Information may be incomplete and change as the project progresses.
Please contact the project lead before formally citing or reusing results from this page.


The goal of this research is to better understand what factors affect the importance of a given Wikipedia article such that approaches can be developed to better align Wikipedia edit recommender systems with community values such as content equity.

Background

[edit]

There have been a number of studies regarding article importance over the years. A brief listing of the major works follows but a better source of past work and synthesis of the approaches taken by researchers can be found in this literature review. Additional research:

  • Automated classification of article importance
  • Measuring article importance
  • Wikipedia Diversity Observatory provides some robust approaches to identifying what content is relevant to a given language edition's "culture" (as a measure of language-specific importance of articles) and is expanding its range to also look at aspects related to equity such as gender, sexuality, and race.
  • Lewoniewski et al. examined article importance across English, French, Russian, and Polish[1] (and associated write-up).
  • Wulczyn et al. studied how to recommend articles to be translated (of which importance relates to ranking).[2]
  • Gorbatai looked at the misalignment between pageviews (as a measure of importance) and quality of Wikipedia articles.[3] Warncke-Wang et al. extended and formalized this misalignment framework and analyzed English, French, Russian, and Portuguese Wikipedias.[4]
  • Stvilia et al. mostly focused on article quality scales across wikis but did a small analysis of how quality related to articles of local importance.[5]

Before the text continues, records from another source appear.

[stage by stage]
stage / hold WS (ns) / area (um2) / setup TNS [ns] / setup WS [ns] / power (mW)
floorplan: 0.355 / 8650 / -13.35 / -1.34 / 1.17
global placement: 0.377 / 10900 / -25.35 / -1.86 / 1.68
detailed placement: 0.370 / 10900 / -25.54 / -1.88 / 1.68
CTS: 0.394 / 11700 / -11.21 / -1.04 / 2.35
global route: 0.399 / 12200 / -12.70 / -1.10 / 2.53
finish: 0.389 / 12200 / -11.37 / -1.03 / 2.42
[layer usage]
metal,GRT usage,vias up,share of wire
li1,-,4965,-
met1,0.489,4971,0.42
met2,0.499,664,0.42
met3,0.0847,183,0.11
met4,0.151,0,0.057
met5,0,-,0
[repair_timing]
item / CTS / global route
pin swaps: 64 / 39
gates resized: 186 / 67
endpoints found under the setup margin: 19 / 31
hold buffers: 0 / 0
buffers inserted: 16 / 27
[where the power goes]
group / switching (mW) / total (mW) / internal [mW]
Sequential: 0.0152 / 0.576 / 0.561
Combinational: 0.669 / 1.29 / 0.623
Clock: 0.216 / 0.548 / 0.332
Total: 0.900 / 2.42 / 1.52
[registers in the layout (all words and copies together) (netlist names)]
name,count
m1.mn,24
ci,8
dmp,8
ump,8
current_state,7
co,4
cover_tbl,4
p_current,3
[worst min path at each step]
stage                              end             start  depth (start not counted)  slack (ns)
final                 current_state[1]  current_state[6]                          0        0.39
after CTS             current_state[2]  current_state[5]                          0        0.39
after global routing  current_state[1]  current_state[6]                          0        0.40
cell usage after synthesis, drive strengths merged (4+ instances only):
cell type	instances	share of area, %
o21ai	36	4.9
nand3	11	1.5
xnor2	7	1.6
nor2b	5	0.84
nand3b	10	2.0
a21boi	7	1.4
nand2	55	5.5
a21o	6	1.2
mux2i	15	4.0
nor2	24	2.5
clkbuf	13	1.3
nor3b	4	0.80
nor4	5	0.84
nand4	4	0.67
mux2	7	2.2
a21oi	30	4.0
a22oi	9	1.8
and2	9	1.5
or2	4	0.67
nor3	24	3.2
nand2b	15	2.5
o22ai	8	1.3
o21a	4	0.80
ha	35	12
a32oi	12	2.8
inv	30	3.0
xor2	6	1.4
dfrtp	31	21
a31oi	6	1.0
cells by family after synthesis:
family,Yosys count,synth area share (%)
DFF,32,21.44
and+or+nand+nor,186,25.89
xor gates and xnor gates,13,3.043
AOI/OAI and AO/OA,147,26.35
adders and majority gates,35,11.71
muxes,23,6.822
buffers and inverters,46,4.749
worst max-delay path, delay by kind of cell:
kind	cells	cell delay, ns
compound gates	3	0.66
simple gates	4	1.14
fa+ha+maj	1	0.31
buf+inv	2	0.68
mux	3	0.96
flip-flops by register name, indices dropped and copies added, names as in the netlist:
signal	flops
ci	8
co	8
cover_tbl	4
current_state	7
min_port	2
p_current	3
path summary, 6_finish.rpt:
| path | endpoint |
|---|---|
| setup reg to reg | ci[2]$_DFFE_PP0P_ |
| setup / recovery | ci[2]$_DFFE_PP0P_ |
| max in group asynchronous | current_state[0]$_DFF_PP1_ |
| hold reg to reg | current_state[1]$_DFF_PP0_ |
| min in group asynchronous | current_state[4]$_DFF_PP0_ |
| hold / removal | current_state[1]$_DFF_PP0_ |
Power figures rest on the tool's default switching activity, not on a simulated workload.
File: /design/flow/constraint.sdc
current_design top

set clk_period 2.6
set clk_io_pct 0.2

create_clock -name clk0 -period $clk_period [get_ports {clk}]

set non_clock_inputs [all_inputs -no_clocks]
set_input_delay [expr $clk_period * $clk_io_pct] -clock clk0 $non_clock_inputs
set_output_delay [expr $clk_period * $clk_io_pct] -clock clk0 [all_outputs]
File: /design/flow/config.mk
export PLATFORM = sky130hd
export DESIGN_NAME = top
export DESIGN_NICKNAME = top
export VERILOG_FILES = /design/flow/design.v
export SDC_FILE = /design/flow/constraint.sdc
export NUM_CORES = 4
export LEC_CHECK = 1
export CORE_AREA = 10 10 70 70
export DIE_AREA = 0 0 80 80
File: /design/flow/design.v
module top(
  input clk,  
  input rst,  
  output reg [9:0] f
);
  always @(posedge clk) begin
    if (!rst)
      f <= 0;
    else
      f <= f + 1;
  end
endmodule
File: /design/flow/run.sh
#!/bin/bash
# OpenROAD 26Q1-2900-gdf79404cd8, Yosys 0.63+post, stock flow scripts
make -C /OpenROAD-flow-scripts/flow DESIGN_CONFIG=/design/flow/config.mk WORK_HOME=/design/flow/orfs finish
==> impl_metrics.yaml <==
# implementation run metrics
status:
  status: "completed"
clocking:
  cts_max_path_buffers: 2
  cts_hold_buffers: 0
  root_buffer: "clkbuf_4"
  clk_pin_slew_worst_paths_ns: 0.06
  cts_resized: 0
  post-cts-setup-buffer-count: 0
  h-tree-depth: 1
  clk_latency_ns: 0.26
  cts.sink_count: 10
  cts_tree: "yes"
  cts_buffers: 3
power:
  p_leak_nw: 0.192
  power.density_nw_per_um2: 467
  irDropWorstVdd_mv: 0.152
  power.total_mw: 0.282
setup_path:
  crit_fanout: 6
  crit_required_ns: 2.08
  critical_path.top_delay_family: "buffers and inverters"
  worstPathArrival_ns: 1.21
  path_cells: "clkdlybuf4s50_1"
  path_depth: 1
  cp-start-kind: "register"
  crit_path_end_kind: "output port"
  cp_slowest_cell: "clkdlybuf4s50_1"
  reg2regPathDepth: 3
  max_stage_delay_ns: 0.51
  path_buffers: 1
  critPathKind: "register to output port"
place:
  gp_congestion: 0.686
  post-dp-hpwl_um: 813
  io_buffers: 11
global_route:
  grt_overflow_total: 0
  grt_use_met3_pct: 1.59
  gr-usage-all-layers_pct: 3.26
  grt_pass1_vias: 350
  grt_pass1_wl_um: 1690
  busiest_layer: "met2"
  antenna_found_initial: 0
  globalRouteMet1Util_pct: 4.39
  grt.met2_usage_pct: 4.57
  grt_start_max_net_pins: 9
finish:
  reg.largest.list: "f x10"
  largest_register_ffs: 10
  final_core_util_pct: 17.7
  mostFrequentLayoutCells: "clkdlybuf4s50_1 (11), dfxtp_1 (10), nor2_1 (4), nand2_1 (4)"
  drive_above_1_share_pct: 8.47
  syn2layout_area_growth_pct: 45.9
  regMostFlops: "f"
  lay_top_count: "clkdlybuf4s50_1"
  fillers: 389
synth:
  ys_warn_count: 1
  seq_area_frac_synth_pct: 48.3
  synth_cell_types: 20
  topCellsByArea: "dfxtp_1 (48%), o31ai_1 (5.4%), xor2_1 (4.2%), nand3_1 (3.6%), nand2_1 (3.6%)"
  ys_cells: 45
  syn_inst: 45
  ys.flops: 10
  yosys-stat-area_um2: 414
  top_area_share_pct: 48.3
  avgSynthCellArea_um2: 9.20
  syn_area_um2: 414
  top_area_cell: "dfxtp_1"
detailed_routing:
  wl_per_cell_um: 9.54
  first_pass_iters: 3
  via_per_inst: 3.50
  drt_iter0_drc: 5
  post-route-drc-count: 0
  routed_wl_um: 1000
  vias: 367
  antennaDiodeCount: 0
  ant_nets: 0
sta:
  rsz0062_at_grt: "no"
  slew_headroom_pct: 77.6
  tns_ns: 0
  min_period_ns: 1.73
  max_freq_mhz: 579
  finalSetupViolations: 0
  hold_violations: 0
  maxSlewViolCount: 0
  skew_ns: 0.00554
  tightest_slew_ns: 0.333
  period_used_pct: 66.4
floorplan:
  die_h_um: 80
  io_pins: 12
  die_area_um2: 6400
  fp_util_pct: 12.1
  placementRows: 21
  core_area_um2: 3420
  die_w_um: 80
min_path:
  hp-class: "register to register"
  min_path_cells: 2
job:
  warnings: 25
  drv_cap: 0
## Yosys cell counts
cell type and n:
or3_2 1, nand3_2 1, or4_1 1, nand2_1 4, ha_1 1, nand4_1 1
a21oi_1 2, o21ai_0 1, xor2_1 2, o31ai_1 3, mux2i_1 1, nor4_1 1
xnor2_1 1, and2_1 1, inv_1 3, nand2b_1 2, dfxtp_1 10, nor2_1 4
o211ai_1 2, nand3_1 3
## logic make-up after synthesis
| family | count (synthesis) | synth area share [%] |
|---|---|---|
| fa+ha+maj | 1 | 3.02 |
| xor+xnor | 3 | 6.35 |
| flops | 10 | 48.3 |
| simple gates | 19 | 24.5 |
| buf+inv | 3 | 2.72 |
| compound gates | 8 | 12.7 |
| mux | 1 | 2.42 |
## where the power goes
| part | switching [mW] | internal, mW | leakage, nW | total, mW |
|---|---|---|---|---|
| clock network | 0.0473 | 0.0532 | 0.0138 | 0.100 |
| registers | 0.00527 | 0.157 | 0.0812 | 0.162 |
| logic | 0.00773 | 0.0117 | 0.0966 | 0.0194 |
| total | 0.0603 | 0.222 | 0.192 | 0.282 |
## area by class of cell
class	instances	area (µm²)	area share, %
clock buffer	3	22.5	3.73
inverter	3	11.3	1.86
multi-input combinational	32	203	33.5
sequential	10	200	33.1
tap	46	57.6	9.52
timing repair buffer	11	110	18.2
## per-stage QoR
step | setup slack, ns | instance area, µm² | hold slack, ns | cells
final | 0.873 | 604 | 0.470 | 105
after detailed placement | 1.07 | 582 | 0.470 | 102
after floorplan | 1.45 | 414 | 0.430 | 45
after global placement | 1.06 | 582 | 0.460 | 102
after global routing | 0.811 | 604 | 0.509 | 105
after CTS | 0.852 | 604 | 0.479 | 105
## final timing paths
path	from	to	slack, ns
worst max-delay path	f[2]	f[2]	0.87
worst min-delay path	f[9]	f[9]	0.47
worst max register to register	f[2]	f[7]	1.34
worst min register to register	f[9]	f[9]	0.47
## layer usage
metal,up-vias,routed length [µm]
met3,2,58
met2,9,424
met5,-,0
met4,0,14
li1,193,-
met1,163,505
Power and IR drop assume default switching activity.
[design/flow/design.v]
module AuthorizationSystem(
    input wire clk,         
    input wire reset,       
    input wire [3:0] code,  
    input wire validate,    
    output reg auth_status  
);
    parameter CORRECT_CODE = 4'b1010; 
    always @(posedge clk or posedge reset) begin
        if (reset) begin
            auth_status <= 0; 
        end else if (validate) begin
            auth_status <= (code == CORRECT_CODE); 
        end
    end
endmodule
module GeneralManagement(
    input wire clk,
    input wire reset,
    input wire [2:0] control_signals, 
    output reg [2:0] module_status    
);
    always @(posedge clk or posedge reset) begin
        if (reset) begin
            module_status <= 3'b000; 
        end else begin
            module_status <= control_signals; 
        end
    end
endmodule
--- design/flow/design.v ---
module authorization_fsm (
    input clk,
    input reset,
    input start,       
    input valid,       
    output reg access  
);
    typedef enum reg [1:0] {
        IDLE = 2'b00,
        INPUT = 2'b01,
        VERIFY = 2'b10,
        GRANTED = 2'b11
    } state_t;
    state_t current_state, next_state;
    always @(posedge clk or posedge reset) begin
        if (reset)
            current_state <= IDLE;
        else
            current_state <= next_state;
    end
    always @(*) begin
        next_state = current_state;
        access = 0;
        case (current_state)
            IDLE: begin
                if (start)
                    next_state = INPUT;
            end
            INPUT: begin
                next_state = VERIFY;
            end
            VERIFY: begin
                if (valid)
                    next_state = GRANTED;
                else
                    next_state = IDLE;
            end
            GRANTED: begin
                access = 1;  
                next_state = IDLE;
            end
        endcase
    end
endmodule
module lighting_fsm (
    input clk,
    input reset,
    input switch_on,   
    input dim,         
    input timer_done,  
    output reg [1:0] light_state  
);
    typedef enum reg [1:0] {
        OFF = 2'b00,
        ON = 2'b01,
        DIM = 2'b10,
        TIMER = 2'b11
    } state_t;
    state_t current_state, next_state;
    always @(posedge clk or posedge reset) begin
        if (reset)
            current_state <= OFF;
        else
            current_state <= next_state;
    end
    always @(*) begin
        next_state = current_state;
        case (current_state)
            OFF: begin
                if (switch_on)
                    next_state = ON;
            end
            ON: begin
                if (dim)
                    next_state = DIM;
                else if (timer_done)
                    next_state = TIMER;
            end
            DIM: begin
                if (switch_on)
                    next_state = ON;
                else
                    next_state = OFF;
            end
            TIMER: begin
                if (timer_done)
                    next_state = OFF;
            end
        endcase
        light_state = current_state; 
    end
endmodule
module climate_control_fsm (
    input clk,
    input reset,
    input temp_high,   
    input temp_low,    
    input fan_on,      
    output reg [1:0] climate_state 
);
    typedef enum reg [1:0] {
        IDLE = 2'b00,
        HEATING = 2'b01,
        COOLING = 2'b10,
        FAN = 2'b11
    } state_t;
    state_t current_state, next_state;
    always @(posedge clk or posedge reset) begin
        if (reset)
            current_state <= IDLE;
        else
            current_state <= next_state;
    end
    always @(*) begin
        next_state = current_state;
        case (current_state)
            IDLE: begin
                if (temp_low)
                    next_state = HEATING;
                else if (temp_high)
                    next_state = COOLING;
                else if (fan_on)
                    next_state = FAN;
            end
            HEATING: begin
                if (!temp_low)
                    next_state = IDLE;
            end
            COOLING: begin
                if (!temp_high)
                    next_state = IDLE;
            end
            FAN: begin
                if (!fan_on)
                    next_state = IDLE;
            end
        endcase
        climate_state = current_state; 
    end
endmodule
module safety_fsm (
    input clk,
    input reset,
    input sensor_triggered,  
    input alarm_acknowledged, 
    input emergency_button,  
    output reg [1:0] safety_state 
);
    typedef enum reg [1:0] {
        SAFE = 2'b00,
        ALARM_TRIGGERED = 2'b01,
        EMERGENCY = 2'b10
    } state_t;
    state_t current_state, next_state;
    always @(posedge clk or posedge reset) begin
        if (reset)
            current_state <= SAFE;
        else
            current_state <= next_state;
    end
    always @(*) begin
        next_state = current_state;
        case (current_state)
            SAFE: begin
                if (sensor_triggered)
                    next_state = ALARM_TRIGGERED;
                else if (emergency_button)
                    next_state = EMERGENCY;
            end
            ALARM_TRIGGERED: begin
                if (alarm_acknowledged)
                    next_state = SAFE;
                else if (emergency_button)
                    next_state = EMERGENCY;
            end
            EMERGENCY: begin
                if (!emergency_button)
                    next_state = SAFE;
            end
        endcase
        safety_state = current_state; 
    end
endmodule
--- design/flow/run.sh ---
#!/bin/bash
# OpenROAD 26Q1-2900-gdf79404cd8, Yosys 0.63+post, stock flow scripts
make -C /OpenROAD-flow-scripts/flow DESIGN_CONFIG=/design/flow/config.mk WORK_HOME=/design/flow/orfs finish
--- design/flow/config.mk ---
export PLATFORM = sky130hd
export DESIGN_NAME = safety_fsm
export DESIGN_NICKNAME = safety_fsm
export VERILOG_FILES = /design/flow/design.v
export SDC_FILE = /design/flow/constraint.sdc
export NUM_CORES = 4
export LEC_CHECK = 1
export CORE_AREA = 10 10 70 70
export DIE_AREA = 0 0 80 80
--- design/flow/constraint.sdc ---
current_design safety_fsm

set clk_period 1.9
set clk_io_pct 0.2

create_clock -name clk0 -period $clk_period [get_ports {clk}]

set non_clock_inputs [all_inputs -no_clocks]
set_input_delay [expr $clk_period * $clk_io_pct] -clock clk0 $non_clock_inputs
set_output_delay [expr $clk_period * $clk_io_pct] -clock clk0 [all_outputs]
==> CHANGELOG.md <==
### Physical design

* Status: complete, no violations
* Synthesis Warnings at 1
* WP data required at 1.52 ns
* Final total power at 0.363 mW
* Minimum clock period at 1.57 ns
* Layout cells sized above 1 at 13.8%
* RSZ-0062 raised after global routing: false
* Critical-path top delay cell: clkdlybuf4s50_1
* CTS Hold Bufs at 0
* Startpoint Class: flop
* Fillers at 406
* IR drop worst, VDD at 728 uV
* Worst EP arrival at 1.19 ns
* Initial DRC Count at 0
* Met1 Usage GRT at 2.52%
* Avg Cell Area, Syn at 8.95 um2
* Die W at 80 um
* Postcts setup bufs at 0
* Clk slew on worst S/H paths at 0.03 ns
* DRT Wirelength at 568 um
* Main flop type: dfrtp_1
* Root Buffer: clkbuf_4
* Slew Limit Fails at 0
* Die area at 0.00640 mm2
* Synthesized netlist cell count at 20
* Crit end category: output pin
* 1st-pass router iterations at 1
* Total tool warning count at 27
* Synthesized area at 179 um2
* DP Wirelength at 448 um
* Top flop regs: current_state: 2 flops
* # DRC at 0
* Register bit count reported by yosys at 2
* Unique masters post-synth at 13
* Die Ht at 80 um
* Max FFs per register at 2
* Fmax achieved at 635 MHz
* Cells in synth_stat.txt at 20
* Post-DR wirelength/cell at 7.57 um
* RD Place Congestion at 0.665
* Max Root-Sink Buffers at 2
* Clock sink total at 2
* Synth top cells by count: ha_1 (3), inv_1 (3), dfrtp_1 (2), nand3_1 (2), nor3b_1 (2)
* Clk latency of the worst-skew pair at 0.23 ns
* CTS tree: done
* Vias post-DR at 181
* Yosys synthesis chip area at 179 um2
* Crit path launch: current_state[1]
* I/O pins at 7
* Async set or reset register ratio after synthesis at 100%
* RR Startpoint: current_state[0]
* Antenna-violating nets left at 0
* Placed Area at 297 um2
* Flip-flops with a built-in enable at 0
* Total Routing Usage GR at 1.90%
* Fin Clk Skew at 0.00372 ns
* Measured slew at the worst slew-check pin at 0.269 ns
* Fp util at 5.24%
* Power Density at 1140 mW/mm2
* Setup TNS at 0 ns
* GRT Max-Usage Layer: met1
* Largest area contributor in the netlist: dfrtp_1
* Final setup viols at 0
* Bufs and invs on worst path at 1
* Final Cell Area at 319 um2
* Slew headroom at 81.8%
* Final hold violation count at 0
* Crit path max fanout at 7
* Largest net degree at the start of global routing at 8
* Drt via density at 2.41
* Port Buffer Count at 6
* Grt total ovfl at 0
* Routing usage on met3 at 2.05%
* CP peak stage delay at 0.53 ns
* Ant. Diodes at 0
* Fin crit share at 82.8%
* First-pass GRT wire length at 945 um
* Multi-input gate area at 118 um2
* CP Class: flop to output pin
* M2 GR Usage at 2.01%
* CTS buffer count at 3
* Crit. path cell count at 1
* Hold Path Class: primary input to asynchronous set/reset pin
* Std-Cell Rows at 21
* Synthesis-to-layout area growth at 78.3%
* R2R cell count at 5
* Vias in the first global route at 216
* Register share after synthesis at 28.0%
* Sequential cell area at 50.0 um2
* Area share, top type at 28.0%
* Top area cell types: dfrtp_1 (28%), ha_1 (21%), nor3b_1 (8.4%)
* Initial antenna violation count at 0
* Pleak at 0.119 nW
* Top reg by flops: current_state
* H-tree depth at 1
* Core box area at 0.00342 mm2
* Critical Path, Cell by Cell: clkdlybuf4s50_1
* Post-CTS resize count at 0
* CP top delay family: buffers and inverters
* Max_cap viols at 0
==> cell families after synthesis <==
family          count (synthesis)  share of synthesized area (%)
compound gates                  4                           16.8
fa+ha+maj                       3                           21.0
buf+inv                         3                           6.29
flops                           2                           28.0
simple gates                    8                           28.0
==> path summary, 6_finish.rpt <==
kind / endpoint / slack, ns
max: safety_state[1] / 0.33
min: current_state[0] / 0.31
max reg2reg: current_state[0] / 0.47
min reg2reg: current_state[1] / 0.63
max in group asynchronous: current_state[1] / 1.48
min in group clk0: current_state[1] / 0.63
==> final cells by class <==
cell class	count	area share (%)
flip-flops and latches	2	15.7
inverters	3	3.53
clock buffers	3	7.06
multi-input cells	15	36.9
repair buffers	6	18.8
well taps	46	18.0
==> per-layer routing <==
layer	routed length (um)	vias up	share of wire [%]
li1	-	90	-
met1	308	81	54
met2	167	10	29
met3	92	0	16
met4	0	0	0
met5	0	-	0
==> where the power goes <==
part	total (mW)	internal, mW	switching (mW)
sequential	0.0874	0.0612	0.0262
clock	0.0971	0.0699	0.0273
combinational	0.178	0.102	0.0769
==> metrics by stage <==
stage	utilization (%)	setup slack, ns	hold WS [ns]	instances
6_report	9.34	0.326	0.305	75
5_1_grt	9.34	0.262	0.335	75
4_1_cts	9.34	0.322	0.306	75
3_5_place_dp	8.68	0.332	0.551	72
3_3_place_gp	8.68	0.361	0.542	72
2_1_floorplan	-	0.614	0.121	20
==> cell usage in the layout, fill, tap and decap left out, drive strengths merged <==
cell type	instances
nand3	2
nor4b	1
o22ai	1
nand2	1
ha	3
dfrtp	2
inv	3
a311o	1
clkdlybuf4s50	6
nor2b	1
nand2b	1
clkbuf	3
nor3b	2
a21oi	2
Power and IR drop assume default switching activity.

On wiki, there are also a number of ways in which article importance appears:

WikiProjects

[edit]

The largest source of data on article importance comes from ratings by WikiProjects -- e.g., how important is the article for Jimmy Carter to WikiProject Human rights? As a result, many projects on article importance have focused on this dataset. A small analysis of English Wikipedia emphasized that article importance is highly contextual -- i.e. WikiProjects rarely agree on the importance of an article.

Importance According to Wikipedians

[edit]

A first step towards building tools that take into account article importance is better understanding how Wikipedians determine article importance. Our first research study focused on English Wikipedia's Vital articles, which contains a rich history of discussions about what makes content important or not. We analyzed discussions and derived eight themes regarding the criteria are used to justify the importance of a given article. Notably, only five of these criteria relate to the article in isolation while the other three relate to its context within the larger corpus of Wikipedia content.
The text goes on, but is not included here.